Minimum Spanning Trees(MST), Kruskal and Prim algorithm

万恶的算法作业，要找寻一条边是否在MST中，看似简单，却暗藏玄机，因为一个graph可能不止有一个MST，用Kruskal 算法找到MST固然简单，但找到所有MST似乎就只能用Prim了。不想删掉我辛辛苦苦写的Kruskal算法，便写了这篇文章作为总结。

题目

[python3] (7 points) Devise, then code in python 3, a efficient algorithm for the following problem. Inputs: (i) a connected weighted undirected graph G = ⟨V,E⟩, and, (ii) an edge e ∈ E. Output: true if there is a minimum spanning tree of G that contains e, and false otherwise. G is provided in adjacency list format, and e as a list which encodes a pair.

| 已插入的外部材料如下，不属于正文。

Context: an optimization exercise on an open-source flow, tuned for small area. The choices shown serve that exercise and are no tape-out recipe.
Function was checked by simulation only, so behaviour that the tests miss may differ from the original.
Power figures rest on the tool's default switching activity, not on a simulated workload.

==> job 8393: inputs <==
// copter_soc
module copter_soc (
    input  wire       clk,
    input  wire       rstn,          
    input  wire       spi_sck,
    input  wire       spi_mosi,
    input  wire       spi_cs,        
    output wire       spi_miso,
    input  wire [5:0] pwm_in,
    output wire [6:0] led,
    output wire       busy
);
function [15:0] inc16(input [15:0] x);
    integer i;
    reg c;
    begin
        c = 1'b1;
        for (i = 0; i < 16; i = i + 1) begin
            inc16[i] = x[i] ^ c;
            c = c & x[i];
        end
    end
endfunction
function [15:0] dec16(input [15:0] x);
    integer i;
    reg b;
    begin
        b = 1'b1;
        for (i = 0; i < 16; i = i + 1) begin
            dec16[i] = x[i] ^ b;
            b = b & ~x[i];
        end
    end
endfunction
reg        sck_q, sck_old_q, mosi_q, ss_q;
reg  [7:0] sh;           
reg        rx_valid;     
reg  [2:0] bit_ct;
reg  [7:0] rx_byte;
reg        miso_q;
wire [7:0] fifo_q;
wire sck_rise = ~ss_q & ~sck_old_q & sck_q;
wire sck_fall = ~ss_q & sck_old_q & ~sck_q;
wire rx_done  = sck_rise & (&bit_ct);
always @(posedge clk) begin
    sck_q     <= spi_sck;
    sck_old_q <= sck_q;
    mosi_q    <= spi_mosi;
    ss_q      <= spi_cs;
    if (ss_q | rx_done)
        sh <= fifo_q;
    else if (sck_rise)
        sh <= {sh[6:0], mosi_q};
    if (rx_done)
        rx_byte <= {sh[6:0], mosi_q};
    if (!rstn) begin
        rx_valid <= 1'b0;
        bit_ct   <= 3'd0;
        miso_q   <= 1'b1;
    end else begin
        rx_valid <= rx_done;
        if (ss_q)
            bit_ct <= 3'd0;
        else if (sck_rise)
            bit_ct <= inc16({13'd0, bit_ct});
        if (ss_q | sck_fall)
            miso_q <= sh[7];
    end
end
assign spi_miso = miso_q;
  ...
export LEC_CHECK = 0
export CAP_MARGIN = 20
export CORE_MARGIN = 2
export CORE_UTILIZATION = 75
export CTS_BUF_LIST = sky130_fd_sc_hd__clkbuf_4 sky130_fd_sc_hd__clkbuf_8
export CTS_CLUSTER_DIAMETER = 40
export CTS_CLUSTER_SIZE = 16
export SLEW_MARGIN = 20
create_clock -name core_clock -period 8.0 [get_ports {clk}]
run.sh (not shown) runs the stock make flow with config.mk's settings and CLKGATE_MAP_FILE= SYNTH_SCRIPT=/design/flow/synth_recipe.tcl, a recipe that flattens the netlist after the stock synthesis.
==> job 5706: changes against job 8393 <==
--- a/flow/design.v
+++ b/flow/design.v
@@ -11,42 +11,32 @@
 reg [18:0] ctr;        
 reg [11:0] val;
 reg        f15, f14;
 wire [14:0] cnt  = ctr[18:4];
 wire        tick = &ctr[3:0];
 wire        at_on_max  = cnt[11] & cnt[9] & cnt[5] & cnt[3];              
 wire        at_off_max = cnt[14] & cnt[11] & cnt[10] & cnt[9] & cnt[5];   
 wire        stop = on ? (~sig | (tick & at_on_max)) : (~sig & tick & at_off_max);
-reg [18:0] ctr_inc;
-reg        c;
-integer    i;
-always @* begin
-    c = 1'b1;
-    for (i = 0; i < 19; i = i + 1) begin
-        ctr_inc[i] = ctr[i] ^ c;
-        c = c & ctr[i];
-    end
-end
 assign value = {f15, f14, 2'b00, val};
 always @(posedge clk) begin
     if (!rstn) begin
         sig <= 1'b0;
         on  <= 1'b0;
         fin <= 1'b0;
         ctr <= 19'd0;
         val <= 12'd0;
         f15 <= 1'b1;
         f14 <= 1'b1;
     end else begin
         sig <= pwm;
         if (fin | (~on & sig))
             ctr <= 19'd0;
         else
-            ctr <= ctr_inc;
+            ctr <= ctr + 1'b1;
         if (fin) begin
             fin <= 1'b0;
         end else if (stop) begin
             fin <= 1'b1;
             on  <= 1'b0;
             val <= cnt[11:0];
             f15 <= ~on | sig;
             f14 <= ~on;
@@ -64,38 +54,16 @@
     input  wire       spi_sck,
     input  wire       spi_mosi,
     input  wire       spi_cs,        
     output wire       spi_miso,
     input  wire [5:0] pwm_in,
     output wire [6:0] led,
     output wire       busy
 );
-function [15:0] inc16(input [15:0] x);
-    integer i;
-    reg c;
-    begin
-        c = 1'b1;
-        for (i = 0; i < 16; i = i + 1) begin
-            inc16[i] = x[i] ^ c;
-            c = c & x[i];
-        end
-    end
-endfunction
-function [15:0] dec16(input [15:0] x);
-    integer i;
-    reg b;
-    begin
-        b = 1'b1;
-        for (i = 0; i < 16; i = i + 1) begin
-            dec16[i] = x[i] ^ b;
-            b = b & ~x[i];
-        end
-    end
-endfunction
 reg        sck_q, sck_old_q, mosi_q, ss_q;
 reg  [7:0] sh;           
 reg        rx_valid;     
 reg  [2:0] bit_ct;
 reg  [7:0] rx_byte;
 reg        miso_q;
 wire [7:0] fifo_q;
 wire sck_rise = ~ss_q & ~sck_old_q & sck_q;
@@ -116,17 +84,17 @@
         rx_valid <= 1'b0;
         bit_ct   <= 3'd0;
         miso_q   <= 1'b1;
     end else begin
         rx_valid <= rx_done;
         if (ss_q)
             bit_ct <= 3'd0;
         else if (sck_rise)
-            bit_ct <= inc16({13'd0, bit_ct});
+            bit_ct <= bit_ct + 1'b1;
         if (ss_q | sck_fall)
             miso_q <= sh[7];
     end
 end
 assign spi_miso = miso_q;
 reg rd_fifo, rd_pend;
 reg fifo_empty;
 always @(posedge clk) begin
@@ -146,64 +114,61 @@
 end
 reg  [7:0] mem [0:15];
 reg  [3:0] rp, wp;
 reg        fifo_full;
 reg  [7:0] fifo_dout;
 reg        ov;           
 reg  [7:0] od;
 wire       fifo_wr = ov & ~fifo_full;
-wire [15:0] wp_inc16 = inc16({12'd0, wp});
-wire [15:0] rp_inc16 = inc16({12'd0, rp});
-wire [3:0] wp_inc = wp_inc16[3:0];
-wire [3:0] rp_inc = rp_inc16[3:0];
 assign fifo_q = fifo_dout;
 always @(posedge clk) begin
     if (fifo_wr)
         mem[wp] <= od;
     if (!rstn) begin
         rp         <= 4'd0;
         wp         <= 4'd0;
         fifo_full  <= 1'b0;
         fifo_empty <= 1'b1;
         fifo_dout  <= 8'd0;
     end else begin
         if (fifo_wr)
-            wp <= wp_inc;
+            wp <= wp + 1'b1;
         if (rd_fifo) begin
-            rp        <= rp_inc;
+            rp        <= rp + 1'b1;
             fifo_dout <= mem[rp];
         end
         if (rd_fifo)
             fifo_full <= 1'b0;
         else if (fifo_wr)
-            fifo_full <= wp_inc == rp;
+            fifo_full <= (wp + 1'b1) == rp;
         if (rd_fifo & ~ov)
-            fifo_empty <= rp_inc == wp;
+            fifo_empty <= (rp + 1'b1) == wp;
         else if (fifo_wr)
             fifo_empty <= 1'b0;
     end
 end
 localparam [2:0] S_IDLE = 3'd0,
                  S_HR   = 3'd1,    
                  S_HW   = 3'd2,    
                  S_R1   = 3'd3,    
                  S_R2   = 3'd4,    
                  S_W1   = 3'd5,    
                  S_W2   = 3'd6;    
 localparam [1:0] H_ZERO = 2'd0,    
                  H_ONES = 2'd1,    
-                 H_FAR  = 2'd2;    
+                 H_FFFE = 2'd2,    
+                 H_FAR  = 2'd3;    
 reg  [2:0]  st;
 reg  [15:0] ptr;         
 reg  [2:0]  cnt;         
 reg  [1:0]  hc;          
 reg  [5:0]  u6;          
 reg  [7:0]  alo;         
-reg  [13:0] sd;
+reg  [31:0] data;
 reg         tready;      
 reg         ack;         
 reg         oready;         
 reg         tv;          
 reg  [7:0]  td;
 reg  [31:0] led_r;
 reg  [2:0]  os_r;        
 wire [15:0] pv0, pv1, pv2, pv3, pv4, pv5;
@@ -227,46 +192,32 @@
         6'd1: os_new = 3'd1;
         6'd2: os_new = 3'd2;
         6'd3: os_new = 3'd3;
         6'd4: os_new = 3'd5;
         6'd5: os_new = 3'd6;
         default: os_new = os_r;
     endcase
 end
-reg [15:0] pwm_sel;
+reg [31:0] pwm_word;
 always @* begin
-    case (alo[2:0])
-        3'd0:    pwm_sel = pv0;
-        3'd1:    pwm_sel = pv1;
-        3'd2:    pwm_sel = pv2;
-        3'd3:    pwm_sel = pv3;
-        3'd4:    pwm_sel = pv4;
-        default: pwm_sel = pv5;
+    case (alo[5:0])
+        6'd0: pwm_word = {16'h0, pv0};
+        6'd1: pwm_word = {16'h0, pv1};
+        6'd2: pwm_word = {16'h0, pv2};
+        6'd3: pwm_word = {16'h0, pv3};
+        6'd4: pwm_word = {16'h0, pv4};
+        6'd5: pwm_word = {16'h0, pv5};
+        default: pwm_word = 32'hFFFF_FFFF;
     endcase
 end
-wire pwm_none = (alo[5:0] > 6'd5);    
-wire [1:0] lane = cnt[1:0];
-reg  [7:0] rd_byte;
-always @* begin
-    rd_byte = 8'h00;
-    if (sel_led)
-        rd_byte = led_r[8*lane +: 8];
-    else if (sel_pwm) begin
-        if (pwm_none)
-            rd_byte = 8'hFF;
-        else if (lane == 2'd0)
-            rd_byte = sd[7:0];
-        else if (lane == 2'd1)
-            rd_byte = {sd[13:12], 2'b00, sd[11:8]};
-    end else if (sel_os) begin
-        if (lane == 2'd0)
-            rd_byte = {3'd0, os_r == 3'd3, 1'b0, os_r};
-    end
-end
+wire [31:0] rd_val = sel_led ? led_r :
+                     sel_pwm ? pwm_word :
+                     sel_os  ? {27'd0, os_new == 3'd3, 1'b0, os_new} :
+                               32'd0;
 reg        tv_int;
 reg  [7:0] td_int;
 always @* begin
     tv_int = 1'b0;
     td_int = 8'h00;
     case (st)
         S_IDLE: if (in_v & (in_d == 8'hA1)) begin
                     tv_int = 1'b1;
@@ -276,34 +227,30 @@
                     td_int = 8'hA4;
                 end
         S_HR, S_HW: if (in_v) begin
                     tv_int = 1'b1;
                     td_int = in_d;
                 end
         S_R2: if (oready) begin
                     tv_int = 1'b1;
-                    td_int = rd_byte;
+                    td_int = data[8*cnt[1:0] +: 8];
                 end
         default: ;
     endcase
 end
-wire [15:0] cnt_inc16 = inc16({13'd0, cnt});
-wire [15:0] cnt_dec16 = dec16({13'd0, cnt});
-wire [2:0] cnt_inc = cnt_inc16[2:0];
-wire [2:0] cnt_dec = cnt_dec16[2:0];
 wire early = out_rdy | (~tv & (~ov | ~tv_int));
-wire [15:0] a_inc16 = inc16({2'd0, u6, alo});
-wire [13:0] a_inc = a_inc16[13:0];
+wire [13:0] a_inc = {u6, alo} + 1'b1;
 wire        a_cy  = &{u6, alo};
 reg  [1:0]  hc_inc;
 always @* begin
     case (hc)
         H_ZERO:  hc_inc = H_FAR;
         H_ONES:  hc_inc = H_ZERO;
+        H_FFFE:  hc_inc = H_ONES;
         default: hc_inc = H_FAR;
     endcase
 end
 always @(posedge clk) begin
     if (!rstn) begin
         st     <= S_IDLE;
         tready <= 1'b0;
         ack    <= 1'b0;
@@ -357,56 +304,55 @@
         endcase
     end
 end
 always @(posedge clk) begin
     case (st)
         S_IDLE: if (in_v & ((in_d == 8'hA1) | (in_d == 8'hA2)))
             cnt <= 3'd5;
         S_HR, S_HW: if (in_v) begin
-            cnt <= cnt_dec;
+            cnt <= cnt - 1'b1;
             case (cnt)
                 3'd5: hc <= (in_d == 8'h00) ? H_ZERO : (in_d == 8'hFF) ? H_ONES : H_FAR;
                 3'd4: hc <= (hc == H_ZERO && in_d == 8'h00) ? H_ZERO :
-                            (hc == H_ONES && in_d == 8'hFF) ? H_ONES : H_FAR;
+                            (hc == H_ONES && in_d == 8'hFF) ? H_ONES :
+                            (hc == H_ONES && in_d == 8'hFE) ? H_FFFE : H_FAR;
                 3'd3: {u6, alo[7:6]} <= in_d;
                 3'd2: {alo[5:0], ptr[1:0]} <= in_d;
                 3'd1: ptr[15:8] <= in_d;
                 default: begin
                     ptr[7:0] <= in_d;
-                    cnt <= {1'b0, ptr[1:0]};
-                    sd  <= 14'd0;
+                    cnt  <= {1'b0, ptr[1:0]};
+                    data <= 32'd0;
                 end
             endcase
         end
-        S_R1: if (~ack)
-            sd <= {pwm_sel[15:14], pwm_sel[11:0]};
-        S_R2: if (oready) begin
-            cnt <= cnt_inc;
-            ptr <= dec16(ptr);
-            if (cnt[1:0] == 2'd3) begin
-                cnt <= 3'd0;
+        S_R1: begin
+            if (~ack)
+                data <= rd_val;
+            if (bus_done) begin
                 {u6, alo} <= a_inc;
                 if (a_cy) hc <= hc_inc;
             end
         end
+        S_R2: if (oready) begin
+            cnt <= cnt + 1'b1;
+            ptr <= ptr - 1'b1;
+            if (cnt[1:0] == 2'd3)
+                cnt <= 3'd0;
+        end
         S_W1: if (in_v) begin
-            case (lane)
-                2'd0: sd[7:0] <= in_d;
-                2'd1: sd[8]   <= 1'b1;
-                2'd2: sd[9]   <= 1'b1;
-                default: sd[10] <= 1'b1;
-            endcase
-            cnt <= cnt_inc;
-            ptr <= dec16(ptr);
+            data[8*cnt[1:0] +: 8] <= in_d;
+            cnt <= cnt + 1'b1;
+            ptr <= ptr - 1'b1;
             if ((cnt[1:0] == 2'd3) | (ptr == 16'd1))
                 cnt <= 3'd0;
         end
         S_W2: if (bus_done) begin
-            sd <= 14'd0;
+            data <= 32'd0;
             {u6, alo} <= a_inc;
             if (a_cy) hc <= hc_inc;
         end
         default: ;
     endcase
 end
 always @(posedge clk) begin
     if (!rstn) begin
@@ -434,33 +380,21 @@
         od <= td;
     end
 end
 always @(posedge clk) begin
     if (!rstn) begin
         led_r <= 32'd0;
         os_r  <= 3'd0;
     end else begin
-        if ((st == S_W1) & in_v & sel_led & (lane != 2'd0)) begin
-            case (alo[1:0])
-                2'b01:   led_r[8*lane +: 8] <= led_r[8*lane +: 8] ^ in_d;
-                2'b10:   led_r[8*lane +: 8] <= led_r[8*lane +: 8] & ~in_d;
-                default: led_r[8*lane +: 8] <= in_d;
-            endcase
-        end
         if (first & sel_led & we) begin
             case (alo[1:0])
-                2'b01:   led_r[7:0] <= led_r[7:0] ^ sd[7:0];
-                2'b10:   led_r[7:0] <= led_r[7:0] & ~sd[7:0];
-                default: begin
-                    led_r[7:0] <= sd[7:0];
-                    if (~sd[8])  led_r[15:8]  <= 8'd0;
-                    if (~sd[9])  led_r[23:16] <= 8'd0;
-                    if (~sd[10]) led_r[31:24] <= 8'd0;
-                end
+                2'b01:   led_r <= led_r ^ data;
+                2'b10:   led_r <= led_r & ~data;
+                default: led_r <= data;
             endcase
         end
         if (first & sel_os & ~we)
             os_r <= os_new;
     end
 end
 assign led  = led_r[6:0];
 assign busy = (st != S_IDLE);
Settings changed: ABC_AREA set to 1, CORE_UTILIZATION 75 to 70, CTS_BUF_LIST sky130_fd_sc_hd__clkbuf_4 sky130_fd_sc_hd__clkbuf_8 to not set, CTS_CLUSTER_DIAMETER 40 to not set, CTS_CLUSTER_SIZE 16 to not set.
==> summary of the runs <==
- Against job 5706, the synthesized cell count of job 8393 is smaller by about 36%.
- Against job 8393, the fmax of job 5706 is higher by about 14%.
- Job 5706 passed the timing, design-rule and antenna checks. Job 8393 produced a clean layout.
- Between job 8393 and job 5706, the lower global-route usage is in job 8393 (gap 0.13 points).
- Of job 5706 and job 8393, job 5706 has the higher register-to-register slack (gap 0.69 ns).
- Against job 5706, the via count of job 8393 is smaller by 27%.
- Of job 8393 and job 5706, job 5706 has the higher clock power (gap 27%, measured against job 5706).

[re-timing with driven ports]
The flow's constraints put no driver on any port. The routed layouts listed below were extracted and timed again, unchanged, in two steps. Step 1 assumes that a clkbuf_16 drives the clock port and a buf_2 every other input. Step 2, shift: input delay + t, output delay - t, t = (earliest + latest rising clock arrival at the registers) / 2. This alone moves slack from input paths to output paths. a / b / c = ideal ports / drivers / drivers and shift; a / b = the first two.
run | t (ns) | setup WS [ns] | latest minus earliest clock arrival (ns)
job 8393 | 0.653 | 3.803 / 3.803 / 3.803 | 0.044 / 0.043
job 5706 | 0.649 | 4.319 / 4.266 / 4.489 | 0.023 / 0.024
After both steps setup and hold are still met in every run listed.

E.g., an encoding of the following graph is [[[3,10], [1,100], [2, 20]], [[0,100]], [[0,20],[3,10]], [[2,10],[0,10]]], and the output is false for edge [2,0] and true for edge [0,1].

Kruskal

def mstexists(G, e):
		# to re-organize input G into edges
    edges = []
    for i in range(len(G)):
        for j in range(len(G[i])):
            f = G[i][j][0]
            w = G[i][j][1]
            # avoid the situation that adding two same edge, like(1,2),(2,1)
            edge = sorted([i, f]) 
            edge.append(w)
            if edge not in edges:
                edges.append(edge)

    edges = sorted(edges, key = lambda x:x[2]) 
    # Kruskal algorithm: choose edge with increase order of edge's weight
    mem = [] # to record vertice which have been added into MST
    MST = [] # to record edges which have been added into MST

    for edge in edges:
        s = edge[0]
        f = edge[1]
        w = edge[2]
        if s not in mem or f not in mem: # not a cycle
            mem.append(s)
            mem.append(f)
            MST.append([s,f])
        if len(set(mem)) == len(G):
            break

    return sorted(e) in MST

Prim

用于寻找所有的 MST 所包含的边。

def mstexists(G, e):
    """
    You need to implement this method.
    G is an adjacency list in the format discussed in the handout
    e is a list of two items, e.g., [0,4]
    """

    MST = []
    for s in range(len(G)):
        Prim(s, G, MST)
        # print(MST)
    # print(sorted(e) in MST)
    return sorted(e) in MST


def Prim(s, G, MST):
    # initialization
    key = [float('inf')] * len(G)
    Q = []
    mem = [] # keep track of vertices already included in MST
    key[s] = 0
    for edge in G[s]:
        Q.append([s, edge[0], edge[1]]) # [start, finish, weight]
    Q = sorted(Q, key = lambda x:x[2])
    mem.append(s)
    while len(mem) != len(G):
        nxt = Q.pop(0)
        if nxt[1] in mem:
            continue
        e = sorted([nxt[0], nxt[1]])
        if e not in MST:
            MST.append(e)
        mem.append(nxt[1])
        s = nxt[1]
        for edge in G[s]:
            f = edge[0]
            if f not in mem:
                Q.append([s, f, edge[1]])  # [start, finish, weight]
        Q = sorted(Q, key=lambda x: x[2])

亮点：1. 使用sorted避免加入重复边。